### TO DO
Your task is to copy every line below that contains the word "default".

Items listed in a dataset
^^^^^^^^^^^^^^^^

## src/rtl/arcade_input_cond_pkg.sv

```systemverilog
// Shared constants for the arcade input conditioner: button bit map, coin FSM states
// and the fixed PS/2 scan-code table for player 0.
package arcade_input_pkg;

    localparam int unsigned BTN_R        = 0;
    localparam int unsigned BTN_L        = 1;
    localparam int unsigned BTN_D        = 2;
    localparam int unsigned BTN_U        = 3;
    localparam int unsigned BTN_F1       = 4;
    localparam int unsigned BTN_F2       = 5;
    localparam int unsigned BTN_F3       = 6;
    localparam int unsigned BTN_F4       = 7;
    localparam int unsigned BTN_S1       = 8;
    localparam int unsigned BTN_S2       = 9;
    localparam int unsigned BTN_COIN     = 10;
    localparam int unsigned NUM_STD_BTNS = 11;

    typedef enum logic [1:0] {
        COIN_IDLE  = 2'd0,
        COIN_PULSE = 2'd1,
        COIN_GAP   = 2'd2
    } coin_state_e;

    localparam logic [7:0] PS2_U      = 8'h75;
    localparam logic [7:0] PS2_D      = 8'h72;
    localparam logic [7:0] PS2_L      = 8'h6B;
    localparam logic [7:0] PS2_R      = 8'h74;
    localparam logic [7:0] PS2_F1     = 8'h14;
    localparam logic [7:0] PS2_F2     = 8'h11;
    localparam logic [7:0] PS2_F3     = 8'h29;
    localparam logic [7:0] PS2_F4     = 8'h12;
    localparam logic [7:0] PS2_S1_A   = 8'h05;
    localparam logic [7:0] PS2_S1_B   = 8'h16;
    localparam logic [7:0] PS2_S2_A   = 8'h06;
    localparam logic [7:0] PS2_S2_B   = 8'h1E;
    localparam logic [7:0] PS2_COIN_A = 8'h2E;
    localparam logic [7:0] PS2_COIN_B = 8'h36;

    // One-hot button mask for a scan code; unknown codes map to nothing.
    function automatic logic [NUM_STD_BTNS-1:0] ps2_decode(input logic [7:0] code);
        logic [NUM_STD_BTNS-1:0] hit;
        hit = '0;
        case (code)
            PS2_U:                  hit[BTN_U]    = 1'b1;
            PS2_D:                  hit[BTN_D]    = 1'b1;
            PS2_L:                  hit[BTN_L]    = 1'b1;
            PS2_R:                  hit[BTN_R]    = 1'b1;
            PS2_F1:                 hit[BTN_F1]   = 1'b1;
            PS2_F2:                 hit[BTN_F2]   = 1'b1;
            PS2_F3:                 hit[BTN_F3]   = 1'b1;
            PS2_F4:                 hit[BTN_F4]   = 1'b1;
            PS2_S1_A, PS2_S1_B:     hit[BTN_S1]   = 1'b1;
            PS2_S2_A, PS2_S2_B:     hit[BTN_S2]   = 1'b1;
            PS2_COIN_A, PS2_COIN_B: hit[BTN_COIN] = 1'b1;
            default:                hit           = '0;
        endcase
        return hit;
    endfunction

endpackage

```

## src/rtl/arcade_input_cond_if.sv

```systemverilog
// Source-side and core-side signal bundle of the arcade input conditioner.
interface arcade_input_cond_if #(
    parameter int unsigned NUM_PLAYERS = 2,
    parameter int unsigned NUM_BTNS    = 11
);
    logic [10:0]                     ps2_key;
    logic [NUM_PLAYERS*16-1:0]       joy_usb;
    logic [NUM_PLAYERS*16-1:0]       joy_ext;
    logic [NUM_PLAYERS-1:0]          ext_ena;
    logic                            merge_p1;
    logic [3:0]                      autofire_mask;
    logic [NUM_PLAYERS*NUM_BTNS-1:0] btn_l;
    logic [NUM_PLAYERS-1:0]          coin_l;
    logic [NUM_PLAYERS*8-1:0]        coin_count;

    modport master (
        output ps2_key, joy_usb, joy_ext, ext_ena, merge_p1, autofire_mask,
        input  btn_l, coin_l, coin_count
    );

    modport slave (
        input  ps2_key, joy_usb, joy_ext, ext_ena, merge_p1, autofire_mask,
        output btn_l, coin_l, coin_count
    );
endinterface

```

## src/rtl/arcade_input_cond_debounce.sv

```systemverilog
// Single-bit debouncer: the output follows raw only after DEB_CYC stable cycles.
// Output is held active-low so it can drive a core input pin directly.
module input_debounce #(
    parameter int unsigned DEB_CYC = 1024
) (
    input  logic clk,
    input  logic rst_n,
    input  logic raw,
    output logic deb_l
);
    localparam int unsigned CW = (DEB_CYC < 2) ? 1 : $clog2(DEB_CYC);

    logic          raw_q;
    logic [CW-1:0] cnt;

    always_ff @(posedge clk or negedge rst_n) begin
        if (!rst_n) begin
            raw_q <= 1'b0;
            cnt   <= '0;
            deb_l <= 1'b1;
        end else begin
            raw_q <= raw;
            if (raw_q == ~deb_l) begin
                cnt <= '0;
            end else if (cnt == CW'(DEB_CYC - 1)) begin
                deb_l <= ~raw_q;
                cnt   <= '0;
            end else begin
                cnt <= cnt + CW'(1);
            end
        end
    end
endmodule

```

## src/rtl/arcade_input_cond.sv

```systemverilog
// Per-player arcade input conditioner: source select, keyboard merge, debounce and coin shaping.
// Optional autofire gating on fire buttons is enabled by defining AUTOFIRE_EN.
module arcade_input_cond
    import arcade_input_pkg::*;
#(
    parameter int unsigned NUM_PLAYERS    = 2,
    parameter int unsigned NUM_BTNS       = 11,
    parameter int unsigned DEB_CYC        = 1024,
    parameter int unsigned COIN_PULSE_CYC = 250000,
    parameter int unsigned COIN_GAP_CYC   = 250000,
    parameter int unsigned AUTOFIRE_CYC   = 2000000
) (
    input  logic                clk_sys,
    input  logic                RESET_L,
    arcade_input_cond_if.slave  io
);
    localparam int unsigned NB   = NUM_BTNS;
    localparam int unsigned CMAX = (COIN_PULSE_CYC > COIN_GAP_CYC) ? COIN_PULSE_CYC : COIN_GAP_CYC;
    localparam int unsigned CCW  = (CMAX < 2) ? 1 : $clog2(CMAX);

    logic                        ps2_tog_q;
    logic [NUM_STD_BTNS-1:0]     kb_lat;
    logic [NUM_STD_BTNS-1:0]     kb_hit;
    logic [NUM_PLAYERS*NB-1:0]   raw_sel;
    logic [NUM_PLAYERS*NB-1:0]   raw_vec;
    logic [NB-1:0]               raw_or;
    logic [NUM_PLAYERS*NB-1:0]   deb_l;
    logic [NUM_PLAYERS-1:0]      coin_l_q;

    // Keyboard: each toggle of ps2_key[10] is one make/break event for the mapped button.
    assign kb_hit = ps2_decode(io.ps2_key[7:0]);

    always_ff @(posedge clk_sys or negedge RESET_L) begin
        if (!RESET_L) begin
            ps2_tog_q <= 1'b0;
            kb_lat    <= '0;
        end else begin
            ps2_tog_q <= io.ps2_key[10];
            if (io.ps2_key[10] != ps2_tog_q)
                kb_lat <= io.ps2_key[9] ? (kb_lat | kb_hit) : (kb_lat & ~kb_hit);
        end
    end

    // Raw select per player; keyboard joins player 0, optional merge of all players into player 0.
    always_comb begin
        raw_sel = '0;
        raw_or  = '0;
        for (int p = 0; p < int'(NUM_PLAYERS); p++) begin
            raw_sel[p*NB +: NB] = io.ext_ena[p] ? io.joy_ext[16*p +: NB] : io.joy_usb[16*p +: NB];
            if (p == 0)
                raw_sel[0 +: NB] = raw_sel[0 +: NB] | NB'(kb_lat);
            raw_or = raw_or | raw_sel[p*NB +: NB];
        end
        raw_vec = raw_sel;
        if (io.merge_p1)
            raw_vec[0 +: NB] = raw_or;
    end

    for (genvar i = 0; i < int'(NUM_PLAYERS*NB); i++) begin : g_deb
        input_debounce #(.DEB_CYC(DEB_CYC)) u_deb (
            .clk   (clk_sys),
            .rst_n (RESET_L),
            .raw   (raw_vec[i]),
            .deb_l (deb_l[i])
        );
    end

`ifdef AUTOFIRE_EN
    localparam int unsigned AFW = (AUTOFIRE_CYC < 2) ? 1 : $clog2(AUTOFIRE_CYC);
    logic           af_phase;
    logic [AFW-1:0] af_cnt;
    logic           af_held;

    always_comb begin
        af_held = 1'b0;
        for (int p = 0; p < int'(NUM_PLAYERS); p++)
            for (int f = 0; f < 4; f++)
                af_held = af_held | (io.autofire_mask[f] & ~deb_l[p*NB + BTN_F1 + f]);
    end

    // Phase restarts high on release so a fresh press fires immediately.
    always_ff @(posedge clk_sys or negedge RESET_L) begin
        if (!RESET_L) begin
            af_cnt   <= '0;
            af_phase <= 1'b1;
        end else if (!af_held) begin
            af_cnt   <= '0;
            af_phase <= 1'b1;
        end else if (af_cnt == AFW'(AUTOFIRE_CYC - 1)) begin
            af_cnt   <= '0;
            af_phase <= ~af_phase;
        end else begin
            af_cnt <= af_cnt + AFW'(1);
        end
    end
`else
    logic unused_af;
    assign unused_af = ^io.autofire_mask;
`endif

    logic unused_in;
    assign unused_in = ^{io.ps2_key[8], io.joy_usb, io.joy_ext};

    always_comb begin
        io.btn_l = deb_l;
        for (int p = 0; p < int'(NUM_PLAYERS); p++) begin
`ifdef AUTOFIRE_EN
            for (int f = 0; f < 4; f++)
                io.btn_l[p*NB + BTN_F1 + f] = deb_l[p*NB + BTN_F1 + f] | (io.autofire_mask[f] & ~af_phase);
`endif
            io.btn_l[p*NB + BTN_COIN] = coin_l_q[p];
        end
    end

    assign io.coin_l = coin_l_q;

    for (genvar p = 0; p < int'(NUM_PLAYERS); p++) begin : g_coin
        coin_state_e    state, state_nxt;
        logic [CCW-1:0] cnt, cnt_nxt;
        logic           pend, pend_nxt;
        logic           prev, coin_l_r, coin_l_nxt, inc_c;
        logic [7:0]     count;
        logic           coin_deb, rise;

        assign coin_deb = ~deb_l[p*NB + BTN_COIN];
        assign rise     = coin_deb & ~prev;

        always_ff @(posedge clk_sys or negedge RESET_L) begin
            if (!RESET_L) begin
                state    <= COIN_IDLE;
                cnt      <= '0;
                pend     <= 1'b0;
                prev     <= 1'b0;
                coin_l_r <= 1'b1;
                count    <= '0;
            end else begin
                state    <= state_nxt;
                cnt      <= cnt_nxt;
                pend     <= pend_nxt;
                prev     <= coin_deb;
                coin_l_r <= coin_l_nxt;
                if (inc_c)
                    count <= count + 8'd1;
            end
        end

        // Edges arriving while busy are remembered once and replayed after the gap.
        always_comb begin
            state_nxt = state;
            cnt_nxt   = cnt;
            pend_nxt  = pend;
            case (state)
                COIN_IDLE: begin
                    cnt_nxt = '0;
                    if (rise)
                        state_nxt = COIN_PULSE;
                end
                COIN_PULSE: begin
                    if (rise)
                        pend_nxt = 1'b1;
                    if (cnt == CCW'(COIN_PULSE_CYC - 1)) begin
                        state_nxt = COIN_GAP;
                        cnt_nxt   = '0;
                    end else begin
                        cnt_nxt = cnt + CCW'(1);
                    end
                end
                COIN_GAP: begin
                    if (rise)
                        pend_nxt = 1'b1;
                    if (cnt == CCW'(COIN_GAP_CYC - 1)) begin
                        cnt_nxt = '0;
                        if (pend) begin
                            state_nxt = COIN_PULSE;
                            pend_nxt  = 1'b0;
                        end else begin
                            state_nxt = COIN_IDLE;
                        end
                    end else begin
                        cnt_nxt = cnt + CCW'(1);
                    end
                end
                default: state_nxt = COIN_IDLE;
            endcase
        end

        always_comb begin
            coin_l_nxt = (state_nxt != COIN_PULSE);
            inc_c      = (state_nxt == COIN_PULSE) && (state != COIN_PULSE);
        end

        assign coin_l_q[p]              = coin_l_r;
        assign io.coin_count[8*p +: 8]  = count;
    end
endmodule

```

## src/flat_wrapper.sv

```systemverilog
// flat-port wrapper written by rule: the top's interface ports become plain ports
module arcade_input_cond_flat import arcade_input_pkg::*;
#(
    parameter int unsigned NUM_PLAYERS    = 2,
    parameter int unsigned NUM_BTNS       = 11,
    parameter int unsigned DEB_CYC        = 1024,
    parameter int unsigned COIN_PULSE_CYC = 250000,
    parameter int unsigned COIN_GAP_CYC   = 250000,
    parameter int unsigned AUTOFIRE_CYC   = 2000000
)
  (clk_sys, RESET_L, io_ps2_key, io_joy_usb, io_joy_ext, io_ext_ena, io_merge_p1, io_autofire_mask, io_btn_l, io_coin_l, io_coin_count);
  arcade_input_cond_if #(.NUM_PLAYERS(NUM_PLAYERS), .NUM_BTNS(NUM_BTNS)) io_i ();
  input  logic clk_sys;
  input  logic RESET_L;
  input wire logic [$bits(io_i.ps2_key)-1:0] io_ps2_key;
  input wire logic [$bits(io_i.joy_usb)-1:0] io_joy_usb;
  input wire logic [$bits(io_i.joy_ext)-1:0] io_joy_ext;
  input wire logic [$bits(io_i.ext_ena)-1:0] io_ext_ena;
  input wire logic [$bits(io_i.merge_p1)-1:0] io_merge_p1;
  input wire logic [$bits(io_i.autofire_mask)-1:0] io_autofire_mask;
  output wire logic [$bits(io_i.btn_l)-1:0] io_btn_l;
  output wire logic [$bits(io_i.coin_l)-1:0] io_coin_l;
  output wire logic [$bits(io_i.coin_count)-1:0] io_coin_count;
  assign io_i.ps2_key = io_ps2_key;
  assign io_i.joy_usb = io_joy_usb;
  assign io_i.joy_ext = io_joy_ext;
  assign io_i.ext_ena = io_ext_ena;
  assign io_i.merge_p1 = io_merge_p1;
  assign io_i.autofire_mask = io_autofire_mask;
  assign io_btn_l = io_i.btn_l;
  assign io_coin_l = io_i.coin_l;
  assign io_coin_count = io_i.coin_count;
  arcade_input_cond #(.NUM_PLAYERS(NUM_PLAYERS), .NUM_BTNS(NUM_BTNS), .DEB_CYC(DEB_CYC), .COIN_PULSE_CYC(COIN_PULSE_CYC), .COIN_GAP_CYC(COIN_GAP_CYC), .AUTOFIRE_CYC(AUTOFIRE_CYC)) u_core (.clk_sys(clk_sys), .RESET_L(RESET_L), .io(io_i));
endmodule
```

## config.mk

```make
export PLATFORM = sky130hd
export DESIGN_NAME = arcade_input_cond_flat
export DESIGN_NICKNAME = d
export VERILOG_FILES = /design/src/rtl/arcade_input_cond_pkg.sv /design/src/rtl/arcade_input_cond_if.sv /design/src/rtl/arcade_input_cond_debounce.sv /design/src/rtl/arcade_input_cond.sv /design/src/flat_wrapper.sv
export SDC_FILE = /design/constraint.sdc
export NUM_CORES = 1
export LEC_CHECK = 0
export BUFFER_PORTS_ARGS = -buffer_cell sky130_fd_sc_hd__buf_2
export CORE_MARGIN = 10
export CORE_UTILIZATION = 35
export DETAILED_ROUTE_END_ITERATION = 16
export SYNTH_ARGS = -nofsm -noshare
export SYNTH_HDL_FRONTEND = slang
export SYNTH_SLANG_ARGS = --single-unit
```

## constraint.sdc

```tcl
create_clock -name clk_sys -period 6.4 [get_ports clk_sys]
set_input_delay 0.32 -clock clk_sys [delete_from_list [all_inputs] [get_ports clk_sys]]
set_output_delay 0.32 -clock clk_sys [all_outputs]
set_load 0.005 [all_outputs]
```

==> flow_summary.json <==
{
  "outcome": "finished clean",
  "maxCapViolCount": 0,
  "min_delay_path_depth": 2,
  "clkLatencyLatePin_ns": 0.53,
  "cp.required_ns": 6.80,
  "cp_top_family": "simple AND/OR/NAND/NOR gates",
  "row_count": 77,
  "synth_cells": 1537,
  "max-slew-margin-rel": 0.345,
  "number_of_failing_setup_endpoints_in_the_final_timing_report": 0,
  "cp_max_fo": 8,
  "syn-mean-instance-area_sq_um": 10.2,
  "floorplan.die.height_um": 232,
  "synth_warnings": 0,
  "mappedNetlistArea_sq_um": 15700,
  "path_cells": "ha_1, nor4bb_4, and4_4, a311o_1, or4b_1, nor2_1, mux2_2",
  "via_per_inst": 4.65,
  "ys_seq_area_frac": 0.541,
  "die_w_um": 232,
  "synth.lib_cells_used.distinct": 57,
  "pwr_density_cell_nw_per_um2": 256,
  "drt-initial-drc-count": 444,
  "startpoint_types": "register",
  "min_period_ns": 2.79,
  "drive_gt1_frac": 0.144,
  "worst_ep_arrival_time_ns": 3.19,
  "netSwitchingPower_mw": 1.04,
  "num_cts_buffers": 38,
  "synth_commonest_cells": "sky130_fd_sc_hd__nor2_1 (322), sky130_fd_sc_hd__dfrtp_1 (314), sky130_fd_sc_hd__xor2_1 (135), sky130_fd_sc_hd__nand3_1 (108), sky130_fd_sc_hd__nand2_1 (102)",
  "synth_to_layout_area_growth_pct": 13.8,
  "clock_tree_buffer_depth": 3,
  "design.core.area_sq_um": 44300,
  "yosysTopAreaCell": "sky130_fd_sc_hd__dfrtp_1",
  "worstMarginPinSlew_ns": 0.982,
  "power.static_leakage_nw": 8.14,
  "timing.setup.critical_path_class": "reg -> reg",
  "synth_ff_type": "sky130_fd_sc_hd__dfrtp_1",
  "hold_viol_final": 0,
  "power.total_mw": 4.57,
  "detail_route.wl_per_cell_um": 13.0,
  "count_of_antenna_violating_nets_left_after_detailed_routing": 0,
  "worstSetupPathDepth": 7,
  "peakVddDrop_mv": 0.190,
  "hp-class": "in -> reg",
  "cts-root-buf": "sky130_fd_sc_hd__clkbuf_16",
  "place.gp.congestion": 0.787,
  "grt_pass1_wl_mm": 50.6,
  "total_drc_errors_in_the_routed_layout": 0,
  "internal-power_mw": 3.52,
  "period_utilization": 0.436,
  "grt_pass1_vias": 10700,
  "path_clk_slew_ns": 0.06,
  "combinationalPowerShare": 0.049,
  "grt_overflow_total": 0,
  "cts_repair_resize_count": 0,
  "cp_slowest_stage_delay_ns": 0.72,
  "total_wirelength_mm": 29.1,
  "dpl.hpwl_mm": 20.0,
  "initial_utilization": 0.354,
  "type_of_element_capturing_the_critical_path": "register",
  "clock.fmax_mhz": 358,
  "tritoncts_clock_tree": "done",
  "initial_antenna_violation_count": 1,
  "switching_share_of_total_power": 0.229,
  "io_buffer_count": 98,
  "io_pins": 124,
  "num_antenna_cells": 0,
  "grt_use_total": 0.110,
  "synth-edff-count": 0,
  "yosysMostFrequentCell": "sky130_fd_sc_hd__nor2_1",
  "cts_post_setup_buffers_inserted": 0,
  "ys_seq_elements": 338,
  "fin_tns_setup_ns": 0,
  "finalMaxSlewViolations": 0,
  "first_pass_drt_iterations": 4,
  "design.final.nets": 1737,
  "worst_r2r_path_depth": 7,
  "synthDominantCellAreaShare": 0.501,
  "cpMaxStageDelayCell": "sky130_fd_sc_hd__or4b_1",
  "final.setup_skew_ns": 0.0201,
  "clock_group_share_of_total_power": 0.458,
  "synth.top_cells.by_area": "sky130_fd_sc_hd__dfrtp_1 (50%), sky130_fd_sc_hd__nor2_1 (7.7%), sky130_fd_sc_hd__xor2_1 (7.5%)",
  "mappedNetlistNets": 1655,
  "cts_sinks": 338,
  "clock_tree.htree_level_count": 2,
  "rsz0062_at_grt": "no",
  "timing.critical_path.buf_inv": 0,
  "sequentialPowerShare": 0.493,
  "grt_start_max_net_pins": 176,
  "synth-async-reset-ratio": 1.00,
  "vias": 10400,
  "design.die.area_sq_um": 53700
}
-- cells in the final DEF (no fill, tap or decap), types with 3 or more instances in the layout --
| cell | instances |
|---|---|
| sky130_fd_sc_hd__nor2_1 | 322 |
| sky130_fd_sc_hd__dfrtp_1 | 314 |
| sky130_fd_sc_hd__xor2_1 | 135 |
| sky130_fd_sc_hd__nand3_1 | 108 |
| sky130_fd_sc_hd__nand2_1 | 102 |
| sky130_fd_sc_hd__xnor2_1 | 97 |
| sky130_fd_sc_hd__buf_2 | 97 |
| sky130_fd_sc_hd__and3_1 | 63 |
| sky130_fd_sc_hd__inv_1 | 39 |
| sky130_fd_sc_hd__clkbuf_16 | 39 |
| sky130_fd_sc_hd__o21ai_0 | 37 |
| sky130_fd_sc_hd__mux2_2 | 35 |
| sky130_fd_sc_hd__ha_1 | 34 |
| sky130_fd_sc_hd__dfstp_2 | 24 |
| sky130_fd_sc_hd__nand4_1 | 23 |
| sky130_fd_sc_hd__a21oi_1 | 22 |
| sky130_fd_sc_hd__nand2b_1 | 17 |
| sky130_fd_sc_hd__nor3_1 | 13 |
| sky130_fd_sc_hd__or2_2 | 12 |
| sky130_fd_sc_hd__a211o_1 | 11 |
| sky130_fd_sc_hd__clkbuf_8 | 10 |
| sky130_fd_sc_hd__clkbuf_1 | 10 |
| sky130_fd_sc_hd__and2_1 | 9 |
| sky130_fd_sc_hd__clkinv_2 | 7 |
| sky130_fd_sc_hd__nor2b_1 | 5 |
| sky130_fd_sc_hd__nor4b_1 | 4 |
| sky130_fd_sc_hd__nor4_1 | 4 |
| sky130_fd_sc_hd__o31ai_1 | 4 |
| sky130_fd_sc_hd__and4_1 | 3 |
| sky130_fd_sc_hd__nand3b_1 | 3 |
| sky130_fd_sc_hd__nor3b_1 | 3 |
-- cells by family (layout without fill, tap and decap cells) --
group	Yosys count	after routing	synth area share
and+or+nand+nor	707	707	0.211
DFF	338	338	0.541
xor gates and xnor gates	232	232	0.129
buffers and inverters	99	210	0.0307
AOI/OAI and AO/OA	91	91	0.0351
muxes	36	36	0.0257
adders and majority gates	34	34	0.0271
-- metrics by stage --
stage,area [sq um],instances,hold slack [ns],utilization,setup WS (ns)
after global placement,16600,2169,0.407,0.375,3.65
after CTS,17900,2240,0.0172,0.403,3.60
after global routing,17900,2240,0.0307,0.403,3.50
after detailed placement,16600,2169,0.416,0.375,3.62
final,17900,2240,0.0505,0.403,3.61
after floorplan,15700,1537,0.0244,-,3.83
-- worst register-to-register path, stage by stage (launching register included) --
cell                       delay [ns]
sky130_fd_sc_hd__dfrtp_1         0.41
sky130_fd_sc_hd__ha_1            0.26
sky130_fd_sc_hd__nor4bb_4        0.17
sky130_fd_sc_hd__and4_4          0.20
sky130_fd_sc_hd__a311o_1         0.32
sky130_fd_sc_hd__or4b_1          0.72
sky130_fd_sc_hd__nor2_1          0.24
sky130_fd_sc_hd__mux2_2          0.35
-- worst paths after layout --
kind | startpoint | to | slack (ns)
setup / recovery | u_core.g_coin[0].cnt[0] | u_core.g_coin[0].count[1] | 3.61
setup reg to reg | u_core.g_coin[0].cnt[0] | u_core.g_coin[0].count[1] | 3.61
hold / removal | io_joy_ext[23] | u_core.g_deb[18].u_deb.raw_q | 0.05
max in group asynchronous | RESET_L | async pin | 4.50
min in group asynchronous | RESET_L | u_core.g_coin[1].count[2] | 0.42
hold reg to reg | u_core.g_deb[18].u_deb.raw_q | u_core.g_deb[18].u_deb.deb_l | 0.42
-- flip-flops by register name, indices dropped and copies added, names as in the netlist, named ones only --
| register | cells |
|---|---|
| u_core.g_coin.cnt | 36 |
| u_core.g_coin.coin_l_r | 2 |
| u_core.g_coin.count | 16 |
| u_core.g_coin.pend | 2 |
| u_core.g_coin.prev | 2 |
| u_core.g_coin.state | 4 |
| u_core.g_deb.u_deb.cnt | 220 |
| u_core.g_deb.u_deb.deb_l | 22 |
| u_core.g_deb.u_deb.raw_q | 22 |
| u_core.ps2_tog_q | 1 |
-- power by group through the flow --
stage,Combinational (mW),Sequential [mW],Clock [mW]
final,0.225,2.25,2.09
after global routing,0.266,2.26,2.26
after CTS,0.235,2.25,2.18
after detailed placement,0.232,2.29,0
after global placement,0.228,2.28,0
after floorplan,0.137,2.27,0
-- what timing repair did --
action | CTS | global route
setup endpoints to repair | 0 | 0
hold buffers | 2 | 0
endpoints found under the hold margin | 95 | 0
-- final cells by class --
type / instances / area (sq um)
clock inverters: 10 / 60.1
well taps: 592 / 741
fillers: 4382 / 26500
flip-flops and latches: 338 / 8490
clock buffers: 59 / 1150
multi-input cells: 1100 / 6730
inverters: 39 / 146
repair buffers: 102 / 548
-- per-layer routing --
metal | track usage | part of all wire | wire length (um)
met5 | 0 | 0 | 0
met4 | 0.0321 | 0.020 | 583
met1 | 0.142 | 0.47 | 13700
met2 | 0.181 | 0.46 | 13500
met3 | 0.0266 | 0.044 | 1290
Power figures use the tool's default switching activity.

^^^^^^^^^^^^^^^^

### YOUR SOLUTION
            default:                hit           = '0;
                default: state_nxt = COIN_IDLE;
Power figures use the tool's default switching activity.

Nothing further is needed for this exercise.